PKD symptoms typically appear in adulthood for ADPKD and in infancy for ARPKD.

Common Features:

  • Hypertension: often an early sign.
  • Flank pain: due to cyst expansion or rupture.
  • Haematuria: microscopic or macroscopic.
  • Recurrent urinary tract infections (UTIs): due to cyst infection.
  • Kidney stones: more common in PKD patients.
  • Progressive renal impairment: leading to CKD and eventually end stage renal disease (ESRD).

Extrarenal Manifestations:

  • Hepatic cysts: more common in women.
  • Intracranial aneurysms: increased risk of subarachnoid haemorrhage (SAH).
  • Mitral valve prolapse: associated cardiac abnormality.
  • Diverticulosis: common in PKD patients.

Investigations

  • Renal ultrasound: first line for diagnosis (multiple bilateral cysts confirm ADPKD).
  • CT or MRI abdomen: more sensitive for detecting small cysts.
  • Genetic testing: considered in uncertain cases or family screening.
  • Blood tests:
    • Renal function tests (U&Es, eGFR): monitors kidney function.
    • Serum electrolytes: assess for metabolic disturbances.
  • Urinalysis: haematuria and proteinuria assessment.
  • Blood pressure monitoring: essential for early detection of hypertension.
  • Intracranial imaging (if high risk of aneurysm): MRI brain if family history of SAH.

Management

1. Blood Pressure Control:

  • Target BP: <130/80 mmHg.
  • First line: ACE inhibitors (e.g., Ramipril 5 mg daily) or ARBs.
  • Monitor kidney function: risk of hyperkalaemia with ACE inhibitors.

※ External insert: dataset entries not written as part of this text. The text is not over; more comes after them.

### src/rtl/wm_pkg.sv
// Shared types for the washing-machine cycle controller: drum/valve state
// encodings, program-select values and the wash-length multiplier.
package wm_pkg;

   // State encodings are decoded directly by the drum/valve drivers.
   typedef enum logic [2:0] {
      ST_IDLE  = 3'd0,
      ST_FILL  = 3'd1,
      ST_WASH  = 3'd2,
      ST_RINSE = 3'd3,
      ST_SPIN  = 3'd4,
      ST_DONE  = 3'd5
   } state_e;

   typedef enum logic [1:0] {
      MODE_QUICK  = 2'd0,
      MODE_NORMAL = 2'd1,
      MODE_HEAVY  = 2'd2,
      MODE_RSVD   = 2'd3
   } mode_e;

   // Wash length multiplier; the unused selector value runs as normal.
   function automatic int unsigned wash_mult(input mode_e m);
      case (m)
         MODE_QUICK: return 1;
         MODE_HEAVY: return 3;
         default:    return 2;
      endcase
   endfunction

endpackage

### src/rtl/wm_cycle_ctrl_if.sv
// Panel-to-controller bundle: coin/lid/program inputs and the registered
// status outputs that feed the drum and valve drivers.
interface wm_cycle_ctrl_if #(
   parameter int CNT_W = 8
) ();
   logic             coin;
   logic             lid_open;
   logic             second_wash;
   logic [1:0]       mode;
   logic [2:0]       state;
   logic [CNT_W-1:0] time_left;
   logic [3:0]       credit;
   logic             door_lock;
   logic             paused;
   logic             done;

   // Panel side: drives the inputs, observes the status.
   modport master (
      output coin, lid_open, second_wash, mode,
      input  state, time_left, credit, door_lock, paused, done
   );

   // Controller side.
   modport slave (
      input  coin, lid_open, second_wash, mode,
      output state, time_left, credit, door_lock, paused, done
   );
endinterface

### src/rtl/wm_phase_timer.sv
// Phase down-counter: load has priority, otherwise counts down once per
// enabled cycle and parks at zero. zero_o flags the final cycle of a phase.
module wm_phase_timer #(
   parameter int CNT_W = 8
) (
   input  logic             clk,
   input  logic             rst,
   input  logic             load_i,
   input  logic [CNT_W-1:0] load_val_i,
   input  logic             en_i,
   output logic [CNT_W-1:0] count_o,
   output logic             zero_o
);
   logic [CNT_W-1:0] count_q, count_d;

   // Next count: reload on phase entry, otherwise decrement when enabled.
   always_comb begin
      count_d = count_q;
      if (load_i)
         count_d = load_val_i;
      else if (en_i && count_q != '0)
         count_d = count_q - CNT_W'(1);
   end

   // Count register.
   always_ff @(posedge clk) begin
      if (rst)
         count_q <= '0;
      else
         count_q <= count_d;
   end

   assign count_o = count_q;
   assign zero_o  = (count_q == '0);
endmodule

### src/rtl/wm_cycle_ctrl.sv
// Coin-operated washer controller: accumulates credit, then runs
// FILL -> WASH -> RINSE (-> WASH ...) -> SPIN -> DONE with a lid interlock
// that freezes the run while the lid is open.
module wm_cycle_ctrl
   import wm_pkg::*;
#(
   parameter int CNT_W     = 8,
   parameter int PRICE     = 2,
   parameter int FILL_T    = 4,
   parameter int WASH_T    = 8,
   parameter int RINSE_T   = 6,
   parameter int SPIN_T    = 5,
   parameter int MAX_EXTRA = 3
) (
   input  logic          clk,
   input  logic          rst,
   wm_cycle_ctrl_if.slave bus
);
   localparam logic [3:0] PRICE_C = 4'(PRICE);
   localparam int         EXW     = (MAX_EXTRA < 1) ? 1 : $clog2(MAX_EXTRA + 1);

   state_e           state_q, state_d;
   mode_e            mode_q, mode_d;
   logic [3:0]       credit_q, credit_d, credit_sum;
   logic [EXW-1:0]   extra_q, extra_d;
   logic             paused_q, paused_d;
   logic             lock_q, lock_d;
   logic             done_q, done_d;
   logic             in_run;

   logic             tmr_load, tmr_en, tmr_zero;
   logic [CNT_W-1:0] tmr_val, tmr_count, wash_len;

   // Wash phase reload value for the program latched at start.
   assign wash_len = CNT_W'(WASH_T * wash_mult(mode_q) - 1);
   assign in_run   = state_q inside {ST_FILL, ST_WASH, ST_RINSE, ST_SPIN};

   wm_phase_timer #(.CNT_W(CNT_W)) u_timer (
      .clk       (clk),
      .rst       (rst),
      .load_i    (tmr_load),
      .load_val_i(tmr_val),
      .en_i      (tmr_en),
      .count_o   (tmr_count),
      .zero_o    (tmr_zero)
   );

   // Next-state, credit, pass count and timer control. An open lid blocks
   // both the countdown and the phase exit, so a pause always wins over exit.
   always_comb begin
      state_d    = state_q;
      mode_d     = mode_q;
      credit_d   = credit_q;
      extra_d    = extra_q;
      credit_sum = credit_q;
      tmr_load   = 1'b0;
      tmr_en     = 1'b0;
      tmr_val    = '0;

      case (state_q)
         ST_IDLE: begin
            if (bus.coin && credit_q < PRICE_C)
               credit_sum = credit_q + 4'd1;
            credit_d = credit_sum;
            if (credit_sum == PRICE_C && !bus.lid_open) begin
               state_d  = ST_FILL;
               credit_d = '0;
               mode_d   = mode_e'(bus.mode);
               extra_d  = '0;
               tmr_load = 1'b1;
               tmr_val  = CNT_W'(FILL_T - 1);
            end
         end
         ST_FILL, ST_WASH, ST_RINSE, ST_SPIN: begin
            if (!bus.lid_open) begin
               if (!tmr_zero) begin
                  tmr_en = 1'b1;
               end else begin
                  tmr_load = 1'b1;
                  case (state_q)
                     ST_FILL: begin
                        state_d = ST_WASH;
                        tmr_val = wash_len;
                     end
                     ST_WASH: begin
                        state_d = ST_RINSE;
                        tmr_val = CNT_W'(RINSE_T - 1);
                     end
                     ST_RINSE: begin
                        if (bus.second_wash && extra_q < EXW'(MAX_EXTRA)) begin
                           state_d = ST_WASH;
                           tmr_val = wash_len;
                           extra_d = extra_q + EXW'(1);
                        end else begin
                           state_d = ST_SPIN;
                           tmr_val = CNT_W'(SPIN_T - 1);
                        end
                     end
                     default: begin
                        state_d = ST_DONE;
                        tmr_val = '0;
                     end
                  endcase
               end
            end
         end
         ST_DONE: state_d = ST_IDLE;
         default: state_d = ST_IDLE;
      endcase

      paused_d = in_run && bus.lid_open;
      lock_d   = state_d inside {ST_FILL, ST_WASH, ST_RINSE, ST_SPIN};
      done_d   = (state_d == ST_DONE);
   end

   // Controller registers; reset aborts any run and drops held credit.
   always_ff @(posedge clk) begin
      if (rst) begin
         state_q  <= ST_IDLE;
         mode_q   <= MODE_QUICK;
         credit_q <= '0;
         extra_q  <= '0;
         paused_q <= 1'b0;
         lock_q   <= 1'b0;
         done_q   <= 1'b0;
      end else begin
         state_q  <= state_d;
         mode_q   <= mode_d;
         credit_q <= credit_d;
         extra_q  <= extra_d;
         paused_q <= paused_d;
         lock_q   <= lock_d;
         done_q   <= done_d;
      end
   end

   assign bus.state     = state_q;
   assign bus.time_left = tmr_count;
   assign bus.credit    = credit_q;
   assign bus.door_lock = lock_q;
   assign bus.paused    = paused_q;
   assign bus.done      = done_q;
endmodule

### src/flat_wrapper.sv
// flat-port wrapper written by rule: the top's interface ports become plain ports
module wm_cycle_ctrl_flat import wm_pkg::*;
#(
   parameter int CNT_W     = 8,
   parameter int PRICE     = 2,
   parameter int FILL_T    = 4,
   parameter int WASH_T    = 8,
   parameter int RINSE_T   = 6,
   parameter int SPIN_T    = 5,
   parameter int MAX_EXTRA = 3
)
  (clk, rst, bus_coin, bus_lid_open, bus_second_wash, bus_mode, bus_state, bus_time_left, bus_credit, bus_door_lock, bus_paused, bus_done);
  wm_cycle_ctrl_if #(.CNT_W(CNT_W)) bus_i ();
  input  logic clk;
  input  logic rst;
  input wire logic [$bits(bus_i.coin)-1:0] bus_coin;
  input wire logic [$bits(bus_i.lid_open)-1:0] bus_lid_open;
  input wire logic [$bits(bus_i.second_wash)-1:0] bus_second_wash;
  input wire logic [$bits(bus_i.mode)-1:0] bus_mode;
  output wire logic [$bits(bus_i.state)-1:0] bus_state;
  output wire logic [$bits(bus_i.time_left)-1:0] bus_time_left;
  output wire logic [$bits(bus_i.credit)-1:0] bus_credit;
  output wire logic [$bits(bus_i.door_lock)-1:0] bus_door_lock;
  output wire logic [$bits(bus_i.paused)-1:0] bus_paused;
  output wire logic [$bits(bus_i.done)-1:0] bus_done;
  assign bus_i.coin = bus_coin;
  assign bus_i.lid_open = bus_lid_open;
  assign bus_i.second_wash = bus_second_wash;
  assign bus_i.mode = bus_mode;
  assign bus_state = bus_i.state;
  assign bus_time_left = bus_i.time_left;
  assign bus_credit = bus_i.credit;
  assign bus_door_lock = bus_i.door_lock;
  assign bus_paused = bus_i.paused;
  assign bus_done = bus_i.done;
  wm_cycle_ctrl #(.CNT_W(CNT_W), .PRICE(PRICE), .FILL_T(FILL_T), .WASH_T(WASH_T), .RINSE_T(RINSE_T), .SPIN_T(SPIN_T), .MAX_EXTRA(MAX_EXTRA)) u_core (.clk(clk), .rst(rst), .bus(bus_i));
endmodule
### config.mk
export PLATFORM = sky130hd
export DESIGN_NAME = wm_cycle_ctrl_flat
export DESIGN_NICKNAME = d
export VERILOG_FILES = /design/src/rtl/wm_pkg.sv /design/src/rtl/wm_cycle_ctrl_if.sv /design/src/rtl/wm_phase_timer.sv /design/src/rtl/wm_cycle_ctrl.sv /design/src/flat_wrapper.sv
export SDC_FILE = /design/constraint.sdc
export NUM_CORES = 1
export LEC_CHECK = 0
export CAP_MARGIN = 20
export CORE_MARGIN = 5
export CORE_UTILIZATION = 53
export DETAILED_ROUTE_END_ITERATION = 10
export GPL_TIMING_DRIVEN = 0
export PLACE_DENSITY = 0.88
export SLEW_MARGIN = 10
export SYNTH_ARGS = -nofsm -noshare
export SYNTH_HDL_FRONTEND = slang
export SYNTH_SLANG_ARGS = --single-unit
### constraint.sdc
create_clock -name clk -period 3.55 [get_ports clk]
set_clock_uncertainty 0.15 [all_clocks]
set_input_delay 0.71 -clock clk [delete_from_list [all_inputs] [get_ports clk]]
set_output_delay 0.71 -clock clk [all_outputs]
set_load 0.05 [all_outputs]
==> summary.txt <==
==================================================================================
Outcome .............................................................    completed
Count of standard-cell rows .........................................           17
Final antenna-violating net count ...................................            0
Synth Cell Area .....................................................  0.00118 mm2
RSZ-0062 raised after global routing ................................        false
Startpoint type of the worst setup path ............................. primary input
Vias in the first global route ......................................         1096
Slowest stage cell, crit path .......................................       or3b_2
Signal arrival time at the worst endpoint ...........................      2.75 ns
Die width ...........................................................      57.2 um
Total of max-cap violations .........................................            0
Area taken by flip-flops and latches ................................      440 um2
Number of nets produced by synthesis ................................          150
Highest ir drop seen on vdd .........................................       453 uV
Critical path start-end classification ..............................       in2reg
Final HPWL from detailed placement ..................................      2130 um
Worst-margin pin slew ...............................................     0.619 ns
Fraction of power consumed by combinational cells ...................        0.592
Number of antenna violations at the first check in global routing ...            0
Global-route wire length before repair ..............................      4670 um
Path type of the worst min-delay path ...............................      reg2reg
Core footprint ......................................................  0.00217 mm2
Simple-gate share of the synthesized area ...........................        0.331
Fillers .............................................................          199
Multi-input logic area ..............................................      714 um2
Post-route setup TNS ................................................         0 ns
Internal ............................................................       619 uW
Pin count of the biggest net entering global routing ................           13
Post-layout instance area ...........................................  0.00149 mm2
Number of hold-slack violations in the final timing report ..........            0
Cell area after placement ...........................................  0.00146 mm2
Final core utilization ..............................................        0.688
Iteration count of the initial detailed-routing pass ................            4
Layout Area Growth over Synthesis ...................................        26.4%
Share of final-layout standard cells stronger than drive strength 1 .       0.0599
Placed cell count ...................................................          191
Maximum clock frequency .............................................    0.376 GHz
CTS root buf ........................................................     clkbuf_4
Relative contribution of sequential cells to total power ............        0.293
Synth Area in Adders ................................................       0.0424
Yosys reg bits ......................................................           22
Global router's overall resource usage ..............................        0.175
Final Critical Period ...............................................      2.66 ns
Average wire per standard cell ......................................      14.2 um
Count of cells resized by post-cts repair ...........................            0
Dominant combinational cell family by area after synthesis .......... simple AND/OR/NAND/NOR gates
DRC violation total after the first TritonRoute iteration ...........           26
Register area share after synthesis .................................        0.373
Cts bufs inserted ...................................................            3
Clock slew at reported path FFs .....................................      0.11 ns
Setup violators final ...............................................            0
Static leakage power ................................................     0.549 nW
Pre-CTS setup slack .................................................     0.569 ns
Number of library cell types mapped by synthesis ....................           44
Total number of vias ................................................         1139
Total number of clock tree sinks ....................................           22
Cell area power density .............................................   806 mW/mm2
Post-layout nets ....................................................          179
CP Data Required Time ...............................................      3.64 ns
Fin. max-slew vios ..................................................            0
Drt via density .....................................................         5.84
Final antenna diode count ...........................................            0
Number of top-level design ports ....................................           25
Total Wirelength ....................................................      2760 um
Latest clock arrival within the worst-skew pair .....................      0.31 ns
Count of input and output buffers ...................................           24
Syn_area_per_cell ...................................................     8.50 um2
Sum of buffers and inverters on the critical path ...................            1
RePlAce Congestion ..................................................        0.886
Complex-gate fraction of the synthesized area .......................        0.183
Sw power ............................................................       585 uW
Slew margin rel. ....................................................        0.586
Multiplexer fraction of the synthesized cell area ...................       0.0339
Critical path's top delay family .................................... simple AND/OR/NAND/NOR gates
Share of the clock period used by the worst path after layout .......        0.749
Cell chain of the critical path ..................................... clkdlybuf4s50_1 -> or3b_2 -> nor4_4 -> a31oi_1 -> or3b_1 -> a21oi_1
Maximum count of clock buffers along a single path ..................            2
Total of warnings raised by yosys ...................................            0
Worst hold margin ...................................................     0.349 ns
Setup crit end kind .................................................    flip-flop
Share of total power in the clock network ...........................        0.114
Worst path setup slack after routing ................................     0.890 ns
Number of hold-repair buffers added at the cts stage ................            0
Post-Syn Instances ..................................................          139
Total Power Consumption .............................................      1.20 mW
H-tree depth reported by CTS ........................................            1
TritonCTS clock tree ................................................          yes
Die area ............................................................  0.00327 mm2
Delay of the slowest cell on the worst path .........................      0.58 ns
Global route total overflow .........................................            0
Height of the die ...................................................      57.2 um
Effective utilization at floorplan ..................................        0.544
XOR/XNOR share of the synthesized area ..............................       0.0148
Final Non-Filler Cells ..............................................          195
Highest fanout seen on the critical path ............................            8
Switching share of power ............................................        0.486
DRC viols ...........................................................            0
Setup Fix Bufs, Post-CTS ............................................            0
==================================================================================
## routing by layer
metal | share of wire | global-route usage
met3 | 0.042 | 0.0271
met2 | 0.49 | 0.295
met4 | 0.014 | 0.0695
met1 | 0.45 | 0.224
met5 | 0 | 0
## cells in the final DEF (no fill, tap or decap), drive strengths merged, types with 2 or more instances in the layout
cell type	n
or4	2
dfxtp	22
o211ai	3
and3	2
clkbuf	8
nor3b	3
nand3b	2
nor3	6
or4b	2
nand2	12
o21ai	5
or3	3
a31oi	2
ha	4
nand2b	3
nor2	18
mux2i	4
nor4b	2
or3b	2
a21oi	9
o31ai	2
inv	3
clkdlybuf4s50	24
nand3	6
## final cells by class
class,instances,share of cell area
Multi-Input combinational cell,110,0.479
Sequential cell,22,0.295
Timing Repair Buffer,24,0.161
Clock buffer,4,0.0243
Tap cell,28,0.0235
Buffer,4,0.0101
Inverter,3,0.00754
## cells in the mapped netlist (all sizes together)
library cell	count	area share
a22oi	1	0.0064
nand3	6	0.025
nand4	1	0.0053
nor4b	2	0.020
a21o	1	0.0064
a221oi	1	0.0074
o31ai	2	0.013
xor2	1	0.0074
ha	4	0.042
or3b	2	0.015
nor4bb	1	0.0085
or4b	2	0.020
or3	3	0.016
nand2	12	0.038
o21a	1	0.0064
o311ai	1	0.0074
o21ai	5	0.021
a21oi	9	0.038
nor3	6	0.025
clkbuf	4	0.013
o211ai	3	0.019
inv	3	0.0095
a211oi	1	0.0064
or4	2	0.013
and2	1	0.0053
nand2b	3	0.016
nor3b	3	0.019
nand3b	2	0.013
o32ai	1	0.0074
dfxtp	22	0.37
nor2	18	0.057
o31a	1	0.0074
a41oi	1	0.0074
a21boi	1	0.0064
and3	2	0.011
a31oi	2	0.011
a2111oi	1	0.013
mux2i	4	0.034
xnor2	1	0.0074
nor4	1	0.018
nor2b	1	0.0053
## path summary, 6_finish.rpt
| path | from | end | slack [ns] | cells after the start |
|---|---|---|---|---|
| min | u_core.extra_q[1] | u_core.extra_q[1] | 0.35 | 2 |
| max reg2reg | u_core.bus.state[1] | u_core.u_timer.count_o[5] | 1.18 | 6 |
| min reg2reg | u_core.extra_q[1] | u_core.extra_q[1] | 0.35 | 2 |
| max | bus_lid_open | u_core.extra_q[1] | 0.89 | 6 |
## cells by family (layout without fill, tap and decap cells)
family	count (synthesis)	after routing
compound gates	32	32
fa+ha+maj	4	4
flops	22	22
xor+xnor	2	2
mux	4	4
simple gates	68	68
buf+inv	7	35
## power groups by stage
stage	Clock, mW	Sequential [mW]	Combinational [mW]
after detailed placement	0	0.358	0.708
after global placement	0	0.355	0.696
after CTS	0.140	0.352	0.710
after floorplan	0	0.495	0.385
after global routing	0.156	0.363	0.778
final	0.138	0.353	0.713
## flip-flops by register name (all words and copies together), names as in the netlist
name,count
u_core.bus.state,3
u_core.bus.paused,1
u_core.bus.done,1
u_core.bus.credit,4
u_core.bus.door_lock,1
u_core.mode_q,2
u_core.u_timer.count_o,8
u_core.extra_q,2
## worst register-to-register path: cells and delay by family (launching register included)
family / cells / cell delay, ns
flops: 1 / 0.35
compound gates: 1 / 0.16
buf+inv: 1 / 0.32
simple gates: 4 / 1.32
Power figures use the tool's default switching activity.
### config.mk
export PLATFORM = sky130hd
export DESIGN_NAME = demod_mode_ctrl
export DESIGN_NICKNAME = d
export VERILOG_FILES = /design/src/rtl/demod_pkg.sv /design/src/rtl/low_level_window.sv /design/src/rtl/demod_mode_ctrl.sv
export SDC_FILE = /design/constraint.sdc
export NUM_CORES = 1
export LEC_CHECK = 0
export ABC_AREA = 1
export CAP_MARGIN = 10
export CORE_ASPECT_RATIO = 0.7
export CORE_MARGIN = 2
export CORE_UTILIZATION = 50
export CTS_CLUSTER_SIZE = 30
export DETAILED_ROUTE_END_ITERATION = 8
export PLACE_DENSITY = 0.75
export SYNTH_ARGS = -nofsm -noshare
export SYNTH_HDL_FRONTEND = slang
export SYNTH_HIERARCHICAL = 1
export SYNTH_SLANG_ARGS = --single-unit
### constraint.sdc
create_clock -name clk -period 2.08 [get_ports clk]
set_input_delay 0.208 -clock clk [delete_from_list [all_inputs] [get_ports clk]]
set_output_delay 0.208 -clock clk [all_outputs]
set_load 0.03 [all_outputs]
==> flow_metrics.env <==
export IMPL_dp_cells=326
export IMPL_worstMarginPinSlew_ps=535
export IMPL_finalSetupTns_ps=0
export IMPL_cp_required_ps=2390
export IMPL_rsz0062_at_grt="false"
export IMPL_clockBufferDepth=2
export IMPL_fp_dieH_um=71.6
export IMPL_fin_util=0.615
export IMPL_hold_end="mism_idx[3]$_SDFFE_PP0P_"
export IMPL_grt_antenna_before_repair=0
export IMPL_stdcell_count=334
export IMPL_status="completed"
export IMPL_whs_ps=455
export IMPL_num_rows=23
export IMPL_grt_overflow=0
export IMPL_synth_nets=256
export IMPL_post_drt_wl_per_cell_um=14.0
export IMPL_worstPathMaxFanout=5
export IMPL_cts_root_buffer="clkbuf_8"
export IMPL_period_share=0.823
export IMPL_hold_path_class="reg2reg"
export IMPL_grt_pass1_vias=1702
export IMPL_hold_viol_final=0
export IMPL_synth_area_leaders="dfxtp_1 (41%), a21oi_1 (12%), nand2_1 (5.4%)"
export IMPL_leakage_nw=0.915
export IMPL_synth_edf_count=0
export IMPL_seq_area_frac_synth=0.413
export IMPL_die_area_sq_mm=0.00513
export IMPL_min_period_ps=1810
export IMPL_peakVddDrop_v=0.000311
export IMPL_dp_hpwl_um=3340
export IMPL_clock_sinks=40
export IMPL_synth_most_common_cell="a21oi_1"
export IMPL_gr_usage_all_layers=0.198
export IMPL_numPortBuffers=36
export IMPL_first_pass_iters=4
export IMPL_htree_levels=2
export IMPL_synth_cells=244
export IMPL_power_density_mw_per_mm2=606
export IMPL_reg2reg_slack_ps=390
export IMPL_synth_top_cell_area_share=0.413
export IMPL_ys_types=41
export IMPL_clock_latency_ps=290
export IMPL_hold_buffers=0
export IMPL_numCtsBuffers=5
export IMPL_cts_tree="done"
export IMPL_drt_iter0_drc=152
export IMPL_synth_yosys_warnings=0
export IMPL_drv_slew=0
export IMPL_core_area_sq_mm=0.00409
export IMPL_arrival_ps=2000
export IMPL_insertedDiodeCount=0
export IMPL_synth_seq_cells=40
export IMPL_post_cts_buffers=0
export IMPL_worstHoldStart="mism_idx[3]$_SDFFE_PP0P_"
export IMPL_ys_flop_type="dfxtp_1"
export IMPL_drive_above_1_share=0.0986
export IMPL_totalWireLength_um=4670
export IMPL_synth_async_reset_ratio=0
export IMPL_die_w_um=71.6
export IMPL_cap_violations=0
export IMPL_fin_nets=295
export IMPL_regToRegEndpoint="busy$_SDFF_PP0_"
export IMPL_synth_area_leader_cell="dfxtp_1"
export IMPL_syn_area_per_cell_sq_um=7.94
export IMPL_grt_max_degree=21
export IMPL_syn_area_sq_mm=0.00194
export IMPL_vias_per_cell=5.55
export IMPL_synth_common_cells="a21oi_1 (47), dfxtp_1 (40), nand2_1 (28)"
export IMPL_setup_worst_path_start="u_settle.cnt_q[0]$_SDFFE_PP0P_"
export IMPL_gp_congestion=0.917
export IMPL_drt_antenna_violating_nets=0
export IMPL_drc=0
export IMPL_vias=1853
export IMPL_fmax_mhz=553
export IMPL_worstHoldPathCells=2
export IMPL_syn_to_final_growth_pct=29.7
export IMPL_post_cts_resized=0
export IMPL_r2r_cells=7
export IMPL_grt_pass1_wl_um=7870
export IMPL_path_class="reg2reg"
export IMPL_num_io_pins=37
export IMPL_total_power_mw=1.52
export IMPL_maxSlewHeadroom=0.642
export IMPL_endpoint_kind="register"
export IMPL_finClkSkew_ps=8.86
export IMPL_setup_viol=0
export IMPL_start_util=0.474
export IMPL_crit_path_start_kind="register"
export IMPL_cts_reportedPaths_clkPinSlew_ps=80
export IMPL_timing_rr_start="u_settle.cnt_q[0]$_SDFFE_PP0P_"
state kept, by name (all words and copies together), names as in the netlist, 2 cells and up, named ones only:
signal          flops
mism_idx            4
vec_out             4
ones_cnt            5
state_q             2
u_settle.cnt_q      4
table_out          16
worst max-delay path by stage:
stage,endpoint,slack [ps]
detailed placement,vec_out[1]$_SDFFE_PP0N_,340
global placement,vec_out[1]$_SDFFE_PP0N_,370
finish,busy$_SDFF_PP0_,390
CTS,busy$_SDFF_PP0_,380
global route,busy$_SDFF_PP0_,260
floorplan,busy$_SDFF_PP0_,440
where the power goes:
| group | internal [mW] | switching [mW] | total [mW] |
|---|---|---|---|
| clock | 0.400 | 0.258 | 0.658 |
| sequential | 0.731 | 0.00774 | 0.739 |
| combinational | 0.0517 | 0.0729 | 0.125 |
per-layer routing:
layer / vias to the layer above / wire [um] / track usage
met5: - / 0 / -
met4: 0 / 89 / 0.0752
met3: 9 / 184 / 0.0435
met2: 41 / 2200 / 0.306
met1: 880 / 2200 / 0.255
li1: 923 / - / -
## config.mk

```make
export PLATFORM = sky130hd
export DESIGN_NAME = handshake_constant_buffered
export DESIGN_NICKNAME = d
export VERILOG_FILES = /design/src/rtl/handshake_constant_buffered.sv
export SDC_FILE = /design/constraint.sdc
export NUM_CORES = 1
export LEC_CHECK = 0
export ABC_AREA = 0
export BUFFER_PORTS_ARGS = -buffer_cell sky130_fd_sc_hd__buf_2
export CORE_AREA = 2 2 39 41
export CTS_CLUSTER_SIZE = 8
export DETAILED_ROUTE_END_ITERATION = 10
export DIE_AREA = 0 0 41 43
export PLACE_DENSITY = 0.74
export SYNTH_ARGS = -nofsm -noshare
export SYNTH_HDL_FRONTEND = slang
export SYNTH_SLANG_ARGS = --single-unit
export TNS_END_PERCENT = 1
```

## constraint.sdc

```tcl
create_clock -name clk -period 1.5 [get_ports clk]
set_clock_uncertainty 0.2 [all_clocks]
set_input_delay 0 -clock clk [delete_from_list [all_inputs] [get_ports clk]]
set_output_delay 0 -clock clk [all_outputs]
set_load 0.02 [all_outputs]
```
### src/rtl/bram128_rd_stream_fifo.sv
// Small synchronous FIFO with a registered occupancy count; head is visible
// combinationally so it can drive the output stream directly.
module stream_fifo #(
   parameter  int DW = 128,
   parameter  int FD = 4,
   localparam int CW = $clog2(FD + 1),
   localparam int PW = (FD > 1) ? $clog2(FD) : 1
) (
   input  logic          clk,
   input  logic          rst_n,
   input  logic          push,
   input  logic [DW-1:0] push_data,
   input  logic          pop,
   output logic [DW-1:0] head,
   output logic [CW-1:0] count,
   output logic          empty,
   output logic          full
);

   logic [DW-1:0] mem [FD];
   logic [PW-1:0] wr_ptr;
   logic [PW-1:0] rd_ptr;
   logic          push_ok;
   logic          pop_ok;

   function automatic logic [PW-1:0] bump(input logic [PW-1:0] p);
      return (p == PW'(FD - 1)) ? '0 : p + 1'b1;
   endfunction

   assign empty   = (count == '0);
   assign full    = (count == CW'(FD));
   assign push_ok = push & ~full;
   assign pop_ok  = pop & ~empty;
   assign head    = mem[rd_ptr];

   always_ff @(posedge clk or negedge rst_n) begin
      if (!rst_n) begin
         wr_ptr <= '0;
         rd_ptr <= '0;
         count  <= '0;
      end else begin
         if (push_ok) wr_ptr <= bump(wr_ptr);
         if (pop_ok)  rd_ptr <= bump(rd_ptr);
         case ({push_ok, pop_ok})
            2'b10:   count <= count + 1'b1;
            2'b01:   count <= count - 1'b1;
            default: count <= count;
         endcase
      end
   end

   // Storage needs no reset: nothing is visible until count says so.
   always_ff @(posedge clk) begin
      if (push_ok) mem[wr_ptr] <= push_data;
   end

endmodule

2. Slowing Disease Progression:

  • Increased water intake: reduces vasopressin levels and cyst growth.
  • Low-sodium diet: helps with BP and cyst progression.
  • Tolvaptan (vasopressin receptor antagonist): considered for rapidly progressing ADPKD.

3. Symptom Management:

  • Pain management: paracetamol preferred; avoid NSAIDs due to nephrotoxicity.
  • Antibiotics for cyst infections: ciprofloxacin or trimethoprim.
  • Management of nephrolithiasis: encourage hydration, consider alkalinisation therapy.

4. Management of Complications:

  • CKD progression: regular monitoring of eGFR.
  • Dialysis (Haemodialysis or Peritoneal Dialysis): if ESRD develops.
  • Renal transplantation: considered in ESRD patients.
  • Intracranial aneurysm screening: MRI brain in high-risk individuals.

5. Lifestyle and Monitoring:

  • Encourage smoking cessation.
  • Weight management and regular exercise.
  • Monitor renal function every 6–12 months.